##### DATA RECORDS

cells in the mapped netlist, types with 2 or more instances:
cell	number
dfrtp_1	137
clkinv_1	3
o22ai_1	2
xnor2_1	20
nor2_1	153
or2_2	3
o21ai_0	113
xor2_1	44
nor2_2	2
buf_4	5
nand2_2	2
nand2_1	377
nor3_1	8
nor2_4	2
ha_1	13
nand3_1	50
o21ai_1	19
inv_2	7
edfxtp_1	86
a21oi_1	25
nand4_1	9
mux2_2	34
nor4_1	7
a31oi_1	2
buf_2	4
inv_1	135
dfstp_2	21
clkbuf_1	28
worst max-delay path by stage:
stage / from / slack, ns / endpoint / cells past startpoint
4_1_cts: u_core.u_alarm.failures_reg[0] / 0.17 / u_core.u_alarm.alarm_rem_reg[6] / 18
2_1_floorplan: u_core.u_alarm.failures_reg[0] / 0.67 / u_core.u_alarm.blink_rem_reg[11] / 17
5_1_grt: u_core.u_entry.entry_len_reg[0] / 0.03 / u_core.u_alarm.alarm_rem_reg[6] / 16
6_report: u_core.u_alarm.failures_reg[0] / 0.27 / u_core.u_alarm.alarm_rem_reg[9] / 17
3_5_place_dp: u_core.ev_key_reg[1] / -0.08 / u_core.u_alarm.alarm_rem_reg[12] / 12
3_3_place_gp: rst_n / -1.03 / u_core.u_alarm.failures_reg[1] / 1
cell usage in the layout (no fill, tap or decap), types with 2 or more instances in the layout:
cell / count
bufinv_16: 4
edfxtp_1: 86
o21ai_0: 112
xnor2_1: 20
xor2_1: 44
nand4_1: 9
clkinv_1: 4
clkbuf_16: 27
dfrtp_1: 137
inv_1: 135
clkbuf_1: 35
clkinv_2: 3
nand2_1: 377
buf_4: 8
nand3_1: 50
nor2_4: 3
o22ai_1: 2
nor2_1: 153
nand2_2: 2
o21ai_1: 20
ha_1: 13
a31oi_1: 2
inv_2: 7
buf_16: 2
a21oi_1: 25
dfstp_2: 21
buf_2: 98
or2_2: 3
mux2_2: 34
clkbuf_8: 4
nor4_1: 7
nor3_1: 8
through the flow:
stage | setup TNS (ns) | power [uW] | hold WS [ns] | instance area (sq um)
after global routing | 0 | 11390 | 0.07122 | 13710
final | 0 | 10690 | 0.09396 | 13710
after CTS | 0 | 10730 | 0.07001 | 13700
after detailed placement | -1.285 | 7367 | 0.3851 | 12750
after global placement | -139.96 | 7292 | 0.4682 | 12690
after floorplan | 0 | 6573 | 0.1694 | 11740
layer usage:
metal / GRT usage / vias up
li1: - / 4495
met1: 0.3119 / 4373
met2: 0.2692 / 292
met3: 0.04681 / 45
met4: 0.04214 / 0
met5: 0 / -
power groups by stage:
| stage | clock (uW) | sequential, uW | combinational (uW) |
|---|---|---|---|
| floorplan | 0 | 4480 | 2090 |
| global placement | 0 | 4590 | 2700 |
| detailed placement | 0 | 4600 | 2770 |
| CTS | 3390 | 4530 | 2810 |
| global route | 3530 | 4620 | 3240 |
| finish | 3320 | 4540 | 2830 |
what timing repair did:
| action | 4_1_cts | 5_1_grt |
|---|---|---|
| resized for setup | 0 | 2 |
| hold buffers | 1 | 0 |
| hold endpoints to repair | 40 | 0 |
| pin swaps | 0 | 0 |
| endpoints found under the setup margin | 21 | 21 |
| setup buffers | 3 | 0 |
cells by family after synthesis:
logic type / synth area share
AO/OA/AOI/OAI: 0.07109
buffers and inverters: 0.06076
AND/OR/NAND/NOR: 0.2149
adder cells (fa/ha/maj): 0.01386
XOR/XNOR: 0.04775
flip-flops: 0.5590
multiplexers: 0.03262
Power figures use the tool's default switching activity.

##########

Everything in the data above must be restated verbatim.

cells in the mapped netlist, types with 2 or more instances:
cell	number
dfrtp_1	137
clkinv_1	3
o22ai_1	2
xnor2_1	20
nor2_1	153
or2_2	3
o21ai_0	113
xor2_1	44
nor2_2	2
buf_4	5
nand2_2	2
nand2_1	377
nor3_1	8
nor2_4	2
ha_1	13
nand3_1	50
o21ai_1	19
inv_2	7
edfxtp_1	86
a21oi_1	25
nand4_1	9
mux2_2	34
nor4_1	7
a31oi_1	2
buf_2	4
inv_1	135
dfstp_2	21
clkbuf_1	28
worst max-delay path by stage:
stage / from / slack, ns / endpoint / cells past startpoint
4_1_cts: u_core.u_alarm.failures_reg[0] / 0.17 / u_core.u_alarm.alarm_rem_reg[6] / 18
2_1_floorplan: u_core.u_alarm.failures_reg[0] / 0.67 / u_core.u_alarm.blink_rem_reg[11] / 17
5_1_grt: u_core.u_entry.entry_len_reg[0] / 0.03 / u_core.u_alarm.alarm_rem_reg[6] / 16
6_report: u_core.u_alarm.failures_reg[0] / 0.27 / u_core.u_alarm.alarm_rem_reg[9] / 17
3_5_place_dp: u_core.ev_key_reg[1] / -0.08 / u_core.u_alarm.alarm_rem_reg[12] / 12
3_3_place_gp: rst_n / -1.03 / u_core.u_alarm.failures_reg[1] / 1
cell usage in the layout (no fill, tap or decap), types with 2 or more instances in the layout:
cell / count
bufinv_16: 4
edfxtp_1: 86
o21ai_0: 112
xnor2_1: 20
xor2_1: 44
nand4_1: 9
clkinv_1: 4
clkbuf_16: 27
dfrtp_1: 137
inv_1: 135
clkbuf_1: 35
clkinv_2: 3
nand2_1: 377
buf_4: 8
nand3_1: 50
nor2_4: 3
o22ai_1: 2
nor2_1: 153
nand2_2: 2
o21ai_1: 20
ha_1: 13
a31oi_1: 2
inv_2: 7
buf_16: 2
a21oi_1: 25
dfstp_2: 21
buf_2: 98
or2_2: 3
mux2_2: 34
clkbuf_8: 4
nor4_1: 7
nor3_1: 8
through the flow:
stage | setup TNS (ns) | power [uW] | hold WS [ns] | instance area (sq um)
after global routing | 0 | 11390 | 0.07122 | 13710
final | 0 | 10690 | 0.09396 | 13710
after CTS | 0 | 10730 | 0.07001 | 13700
after detailed placement | -1.285 | 7367 | 0.3851 | 12750
after global placement | -139.96 | 7292 | 0.4682 | 12690
after floorplan | 0 | 6573 | 0.1694 | 11740
layer usage:
metal / GRT usage / vias up
li1: - / 4495
met1: 0.3119 / 4373
met2: 0.2692 / 292
met3: 0.04681 / 45
met4: 0.04214 / 0
met5: 0 / -
power groups by stage:
| stage | clock (uW) | sequential, uW | combinational (uW) |
|---|---|---|---|
| floorplan | 0 | 4480 | 2090 |
| global placement | 0 | 4590 | 2700 |
| detailed placement | 0 | 4600 | 2770 |
| CTS | 3390 | 4530 | 2810 |
| global route | 3530 | 4620 | 3240 |
| finish | 3320 | 4540 | 2830 |
what timing repair did:
| action | 4_1_cts | 5_1_grt |
|---|---|---|
| resized for setup | 0 | 2 |
| hold buffers | 1 | 0 |
| hold endpoints to repair | 40 | 0 |
| pin swaps | 0 | 0 |
| endpoints found under the setup margin | 21 | 21 |
| setup buffers | 3 | 0 |
cells by family after synthesis:
logic type / synth area share
AO/OA/AOI/OAI: 0.07109
buffers and inverters: 0.06076
AND/OR/NAND/NOR: 0.2149
adder cells (fa/ha/maj): 0.01386
XOR/XNOR: 0.04775
flip-flops: 0.5590
multiplexers: 0.03262
Power figures use the tool's default switching activity.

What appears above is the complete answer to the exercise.